## WORK ITEM
The answer must consist of every line from the data that holds "XLEN".

[Saved data entries]
`src/rtl/qpu_exu_wbck_arbiter_if.sv`:
```
// rtl/qpu_exu_wbck_arbiter_if.sv - ALU / long-pipe request and CRF write-port bundle for the write-back arbiter
interface qpu_exu_wbck_arbiter_if #(
  parameter int XLEN    = 32,
  parameter int RFIDX_W = 5
);
  logic               alu_wbck_i_valid;
  logic               alu_wbck_i_ready;
  logic [XLEN-1:0]    alu_wbck_i_data;
  logic [RFIDX_W-1:0] alu_wbck_i_rdidx;

  logic               lng_wbck_i_valid;
  logic               lng_wbck_i_ready;
  logic [XLEN-1:0]    lng_wbck_i_data;
  logic [RFIDX_W-1:0] lng_wbck_i_rdidx;

  logic               crf_wbck_o_valid;
  logic               crf_wbck_o_ready;
  logic [XLEN-1:0]    crf_wbck_o_data;
  logic [RFIDX_W-1:0] crf_wbck_o_rdidx;
  logic               crf_wbck_o_src;

  modport master (
    input  alu_wbck_i_valid, alu_wbck_i_data, alu_wbck_i_rdidx,
    output alu_wbck_i_ready,
    input  lng_wbck_i_valid, lng_wbck_i_data, lng_wbck_i_rdidx,
    output lng_wbck_i_ready,
    output crf_wbck_o_valid, crf_wbck_o_data, crf_wbck_o_rdidx, crf_wbck_o_src,
    input  crf_wbck_o_ready
  );

  modport slave (
    output alu_wbck_i_valid, alu_wbck_i_data, alu_wbck_i_rdidx,
    input  alu_wbck_i_ready,
    output lng_wbck_i_valid, lng_wbck_i_data, lng_wbck_i_rdidx,
    input  lng_wbck_i_ready,
    input  crf_wbck_o_valid, crf_wbck_o_data, crf_wbck_o_rdidx, crf_wbck_o_src,
    output crf_wbck_o_ready
  );
endinterface

```
`src/rtl/qpu_exu_wbck_arbiter.sv`:
```
// rtl/qpu_exu_wbck_arbiter.sv - CRF write-port arbiter, long-pipe priority, one-entry output stage
// Optional ALU starvation guard enabled by defining QPU_WBCK_STARVE_GUARD_EN.
module qpu_exu_wbck_arbiter #(
  parameter int XLEN       = 32,
  parameter int RFIDX_W    = 5,
  parameter int STARVE_MAX = 4
) (
  input  logic                   clk,
  input  logic                   rst_n,
  qpu_exu_wbck_arbiter_if.master wb
);
  logic               slot_free;
  logic               alu_override;
  logic               lng_win;
  logic               alu_hs;
  logic               lng_hs;
  logic               load;
  logic [XLEN-1:0]    win_data;
  logic [RFIDX_W-1:0] win_rdidx;

  logic               out_valid;
  logic [XLEN-1:0]    out_data;
  logic [RFIDX_W-1:0] out_rdidx;
  logic               out_src;

  assign slot_free = ~out_valid | wb.crf_wbck_o_ready;

`ifdef QPU_WBCK_STARVE_GUARD_EN
  localparam int CNT_W = $clog2(STARVE_MAX + 1);
  logic [CNT_W-1:0] starve_cnt;

  assign alu_override = (starve_cnt == CNT_W'(STARVE_MAX)) & wb.alu_wbck_i_valid;

  // Counts long-pipe grants taken while the ALU was waiting; frozen under backpressure.
  always_ff @(posedge clk or negedge rst_n) begin
    if (!rst_n) begin
      starve_cnt <= '0;
    end else if (slot_free) begin
      if (alu_hs | ~wb.alu_wbck_i_valid) begin
        starve_cnt <= '0;
      end else if (lng_hs && starve_cnt != CNT_W'(STARVE_MAX)) begin
        starve_cnt <= starve_cnt + CNT_W'(1);
      end
    end
  end
`else
  logic [31:0] unused_starve_max;
  assign unused_starve_max = 32'(STARVE_MAX);
  assign alu_override      = 1'b0;
`endif

  // The ALU holds the grant whenever the long pipe does not, so its ready never waits on its own valid.
  assign lng_win             = wb.lng_wbck_i_valid & ~alu_override;
  assign wb.lng_wbck_i_ready = rst_n & lng_win & slot_free;
  assign wb.alu_wbck_i_ready = rst_n & ~lng_win & slot_free;

  assign alu_hs = wb.alu_wbck_i_valid & wb.alu_wbck_i_ready;
  assign lng_hs = wb.lng_wbck_i_valid & wb.lng_wbck_i_ready;

  assign win_data  = lng_win ? wb.lng_wbck_i_data  : wb.alu_wbck_i_data;
  assign win_rdidx = lng_win ? wb.lng_wbck_i_rdidx : wb.alu_wbck_i_rdidx;

  // Writes to x0 are accepted but never reach the register file.
  assign load = (alu_hs | lng_hs) & (win_rdidx != '0);

  always_ff @(posedge clk or negedge rst_n) begin
    if (!rst_n) begin
      out_valid <= 1'b0;
      out_data  <= '0;
      out_rdidx <= '0;
      out_src   <= 1'b0;
    end else if (slot_free) begin
      out_valid <= load;
      if (load) begin
        out_data  <= win_data;
        out_rdidx <= win_rdidx;
        out_src   <= lng_win;
      end
    end
  end

  assign wb.crf_wbck_o_valid = out_valid;
  assign wb.crf_wbck_o_data  = out_data;
  assign wb.crf_wbck_o_rdidx = out_rdidx;
  assign wb.crf_wbck_o_src   = out_src;
endmodule
```
`src/flat_wrapper.sv`:
```
// flat-port wrapper written by rule: the top's interface ports become plain ports
module qpu_exu_wbck_arbiter_flat 
#(
  parameter int XLEN       = 32,
  parameter int RFIDX_W    = 5,
  parameter int STARVE_MAX = 4
)
  (clk, rst_n, wb_alu_wbck_i_valid, wb_alu_wbck_i_data, wb_alu_wbck_i_rdidx, wb_alu_wbck_i_ready, wb_lng_wbck_i_valid, wb_lng_wbck_i_data, wb_lng_wbck_i_rdidx, wb_lng_wbck_i_ready, wb_crf_wbck_o_valid, wb_crf_wbck_o_data, wb_crf_wbck_o_rdidx, wb_crf_wbck_o_src, wb_crf_wbck_o_ready);
  qpu_exu_wbck_arbiter_if #(.XLEN(XLEN), .RFIDX_W(RFIDX_W)) wb_i ();
  input  logic clk;
  input  logic rst_n;
  input wire logic [$bits(wb_i.alu_wbck_i_valid)-1:0] wb_alu_wbck_i_valid;
  input wire logic [$bits(wb_i.alu_wbck_i_data)-1:0] wb_alu_wbck_i_data;
  input wire logic [$bits(wb_i.alu_wbck_i_rdidx)-1:0] wb_alu_wbck_i_rdidx;
  output wire logic [$bits(wb_i.alu_wbck_i_ready)-1:0] wb_alu_wbck_i_ready;
  input wire logic [$bits(wb_i.lng_wbck_i_valid)-1:0] wb_lng_wbck_i_valid;
  input wire logic [$bits(wb_i.lng_wbck_i_data)-1:0] wb_lng_wbck_i_data;
  input wire logic [$bits(wb_i.lng_wbck_i_rdidx)-1:0] wb_lng_wbck_i_rdidx;
  output wire logic [$bits(wb_i.lng_wbck_i_ready)-1:0] wb_lng_wbck_i_ready;
  output wire logic [$bits(wb_i.crf_wbck_o_valid)-1:0] wb_crf_wbck_o_valid;
  output wire logic [$bits(wb_i.crf_wbck_o_data)-1:0] wb_crf_wbck_o_data;
  output wire logic [$bits(wb_i.crf_wbck_o_rdidx)-1:0] wb_crf_wbck_o_rdidx;
  output wire logic [$bits(wb_i.crf_wbck_o_src)-1:0] wb_crf_wbck_o_src;
  input wire logic [$bits(wb_i.crf_wbck_o_ready)-1:0] wb_crf_wbck_o_ready;
  assign wb_i.alu_wbck_i_valid = wb_alu_wbck_i_valid;
  assign wb_i.alu_wbck_i_data = wb_alu_wbck_i_data;
  assign wb_i.alu_wbck_i_rdidx = wb_alu_wbck_i_rdidx;
  assign wb_alu_wbck_i_ready = wb_i.alu_wbck_i_ready;
  assign wb_i.lng_wbck_i_valid = wb_lng_wbck_i_valid;
  assign wb_i.lng_wbck_i_data = wb_lng_wbck_i_data;
  assign wb_i.lng_wbck_i_rdidx = wb_lng_wbck_i_rdidx;
  assign wb_lng_wbck_i_ready = wb_i.lng_wbck_i_ready;
  assign wb_crf_wbck_o_valid = wb_i.crf_wbck_o_valid;
  assign wb_crf_wbck_o_data = wb_i.crf_wbck_o_data;
  assign wb_crf_wbck_o_rdidx = wb_i.crf_wbck_o_rdidx;
  assign wb_crf_wbck_o_src = wb_i.crf_wbck_o_src;
  assign wb_i.crf_wbck_o_ready = wb_crf_wbck_o_ready;
  qpu_exu_wbck_arbiter #(.XLEN(XLEN), .RFIDX_W(RFIDX_W), .STARVE_MAX(STARVE_MAX)) u_core (.clk(clk), .rst_n(rst_n), .wb(wb_i));
endmodule
```
`config.mk`:
```
export PLATFORM = sky130hd
export DESIGN_NAME = qpu_exu_wbck_arbiter_flat
export DESIGN_NICKNAME = d
export VERILOG_FILES = /design/src/rtl/qpu_exu_wbck_arbiter_if.sv /design/src/rtl/qpu_exu_wbck_arbiter.sv /design/src/flat_wrapper.sv
export SDC_FILE = /design/constraint.sdc
export NUM_CORES = 1
export LEC_CHECK = 0
export ABC_AREA = 1
export CORE_MARGIN = 2
export CORE_UTILIZATION = 42
export CTS_CLUSTER_DIAMETER = 80
export DETAILED_ROUTE_END_ITERATION = 7
export PLACE_DENSITY_LB_ADDON = 0.08
export SLEW_MARGIN = 40
export SYNTH_ARGS = -nofsm -noshare
export SYNTH_HDL_FRONTEND = slang
export SYNTH_SLANG_ARGS = --single-unit
```
`constraint.sdc`:
```
create_clock -name clk -period 2.4 [get_ports clk]
set_input_delay 0.48 -clock clk [delete_from_list [all_inputs] [get_ports clk]]
set_output_delay 0.48 -clock clk [all_outputs]
set_load 0.05 [all_outputs]
```
==> metrics, run 1 <==
status finished, final reports clean; Primary FF master, synth dfrtp_1; Max Buffers Root-to-Sink 2; row count 25; Routed WL per cell 12.2 µm; first-pass GRT wire length 9650 µm; H-tree levels 2; via count 2,213; routed wire length 5890 µm; Cell Pwr Density 710 nW/µm²; CP startpoint kind input pin; GPL Wtd Cong 0.740; synth cell count leaders nand2_1, dfrtp_1, nand3_1; die footprint 5670 µm²; Worst Path Arrival 1580 ps; Async SR Flop Fraction 1.00; Worst slew margin 0.647; Synth cell types 19; initial antenna violation count 0; post_cts resized 0; syn nets 377; MaxCap Viol Count 0; Leakage 1.75 nW; # IOs 120; register area share after synthesis 0.457; slowest CP cell clkdlybuf4s50_1; GR Util All Layers 0.220; reg-to-reg slack, setup 1000 ps; Die H 75.3 µm; RSZ-0062 raised after global routing no; Worst Tran Pin Value 527 ps; clock sinks 39; number of synthesized flops with an enable pin 0; Netlist Area Pre-Place 2140 µm²; setup violators final 0; largest net degree at the start of global routing 40; data required time of the critical path 1920 ps; Peak Freq 486 MHz; worst vdd ir 366 µV; Hold Crit Class input pin to asynchronous set/reset pin; die width 75.3 µm; top-count cell post-synth nand2_1; initial core utilization 0.443; Worst Path Max Fanout 20; Post-Route Setup TNS 0 ps; CTS Buf Count 5; RR Endpoint u_core.wb.crf_wbck_o_data[20]; Slew Limit Fails 0; vias in the first global route 2,167; Layout Nets 492; Ys Warns 0; Cells after Synth 298; Ant. Diodes 0; post-route setup slack 341 ps; Synth top area share 0.457; share of layout cells above drive strength 1 0.0942; R2R cell count 6; skew final 2.33 ps; CTS tree done; Crit. End Element output port; Initial DRC Count 105; dpl ws 120 ps; CP Class input pin to output port; largest cells by area after synthesis dfrtp_1, nand2_1, nand3_1; I/O Buffers 119; Layout Utilization 0.721; critical path cell sequence clkdlybuf4s50_1 -> inv_2 -> nor2_1 -> buf_12; TritonRoute pass-1 iters 4; max incr delay on CP 510 ps; worst r2r src u_core.wb.crf_wbck_o_valid; top cell type by total area after synthesis dfrtp_1; Final Hold Fails 0; Yosys reg bits 39; hold buffers post-CTS 0; Post-CTS Setup Inserts 0; Worst-Skew Late Latency 280 ps; Post-DRT Antenna Nets 0; syn_area_per_cell 7.17 µm²; placed wire-length estimate 4340 µm; Tmin final 2060 ps; root buffer cell clkbuf_8; hold_ws 263 ps; core area 4820 µm²; post-DR vias/cell 4.60; clock transition at the registers of the reported paths 70 ps; Area Overhead vs Synth 62.5%; grt total ovfl 0; fin crit share 0.858; DRC 0
where the power goes:
group	switching [mW]	internal (mW)
Clock	0.217	0.262
Combinational	0.709	0.423
Sequential	0.0723	0.780
Total	0.999	1.46
worst max path at each step:
stage | startpoint | cells past startpoint | end | slack [ps]
global route | wb_lng_wbck_i_valid | 9 | u_core.wb.crf_wbck_o_data[29] | 240
floorplan | wb_lng_wbck_i_valid | 4 | wb_lng_wbck_i_ready | 420
CTS | wb_lng_wbck_i_valid | 4 | wb_lng_wbck_i_ready | 320
finish | wb_lng_wbck_i_valid | 4 | wb_lng_wbck_i_ready | 340
detailed placement | wb_lng_wbck_i_valid | 9 | u_core.wb.crf_wbck_o_data[20] | 120
global placement | wb_lng_wbck_i_valid | 9 | u_core.wb.crf_wbck_o_rdidx[0] | 160
critical path: cells and delay by family:
kind                   cells  cell delay, ps
buffers and inverters      3             860
and+or+nand+nor            1             230
metal layers:
layer / vias up / part of all wire / global-route usage
met4: 0 / 0.014 / 0.0585
met3: 9 / 0.095 / 0.0807
met1: 979 / 0.40 / 0.264
li1: 1144 / - / -
met5: - / 0 / 0
met2: 81 / 0.49 / 0.376
flip-flops by register name, summed over array words and instances, names as in the netlist:
name,cells
u_core.wb.crf_wbck_o_rdidx,5
u_core.wb.crf_wbck_o_data,32
u_core.wb.crf_wbck_o_valid,1
u_core.wb.crf_wbck_o_src,1
cell usage in the layout, fill, tap and decap left out, drive strengths merged:
master	instances
nand3	39
nand2	189
clkbuf	8
buf	12
clkdlybuf4s50	116
o21ai	1
a21oi	1
dfrtp	39
nor2	4
inv	5
cells by family (layout without fill, tap and decap cells):
group	after synthesis	in the layout	share of synthesized area
AND/OR/NAND/NOR	232	232	0.461
flip-flops	39	39	0.457
buffers and inverters	25	141	0.0720
AO/OA/AOI/OAI	2	2	0.00996
per-stage QoR:
stage / power [mW] / area, µm² / cells
6_report: 2.46 / 3470 / 481
5_1_grt: 2.59 / 3470 / 481
4_1_cts: 2.49 / 3470 / 481
3_5_place_dp: 2.00 / 3370 / 473
3_3_place_gp: 1.98 / 3370 / 473
2_1_floorplan: 1.54 / 2140 / 298
area by class of cell:
type / count / area [µm²]
clock buffers: 8 / 100
fillers: 434 / 1350
inverters: 5 / 18.8
multi-input cells: 234 / 1010
flip-flops and latches: 39 / 976
well taps: 67 / 83.8
repair buffers: 128 / 1290
(Power assumes the default switching activity.)
==> run 2: changes to the inputs <==
--- a/config.mk
+++ b/config.mk
@@ -11,6 +11,7 @@
 export CTS_CLUSTER_DIAMETER = 80
 export DETAILED_ROUTE_END_ITERATION = 7
 export PLACE_DENSITY_LB_ADDON = 0.08
+export SKIP_LAST_GASP = 1
 export SLEW_MARGIN = 40
 export SYNTH_ARGS = -nofsm -noshare
 export SYNTH_HDL_FRONTEND = slang
==> results of run 2 <==
Final layout, timing and power as in run 1 (identical DEF).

## TASK RESPONSE
  parameter int XLEN    = 32,
  logic [XLEN-1:0]    alu_wbck_i_data;
  logic [XLEN-1:0]    lng_wbck_i_data;
  logic [XLEN-1:0]    crf_wbck_o_data;
  parameter int XLEN       = 32,
  logic [XLEN-1:0]    win_data;
  logic [XLEN-1:0]    out_data;
  parameter int XLEN       = 32,
  qpu_exu_wbck_arbiter_if #(.XLEN(XLEN), .RFIDX_W(RFIDX_W)) wb_i ();
  qpu_exu_wbck_arbiter #(.XLEN(XLEN), .RFIDX_W(RFIDX_W), .STARVE_MAX(STARVE_MAX)) u_core (.clk(clk), .rst_n(rst_n), .wb(wb_i));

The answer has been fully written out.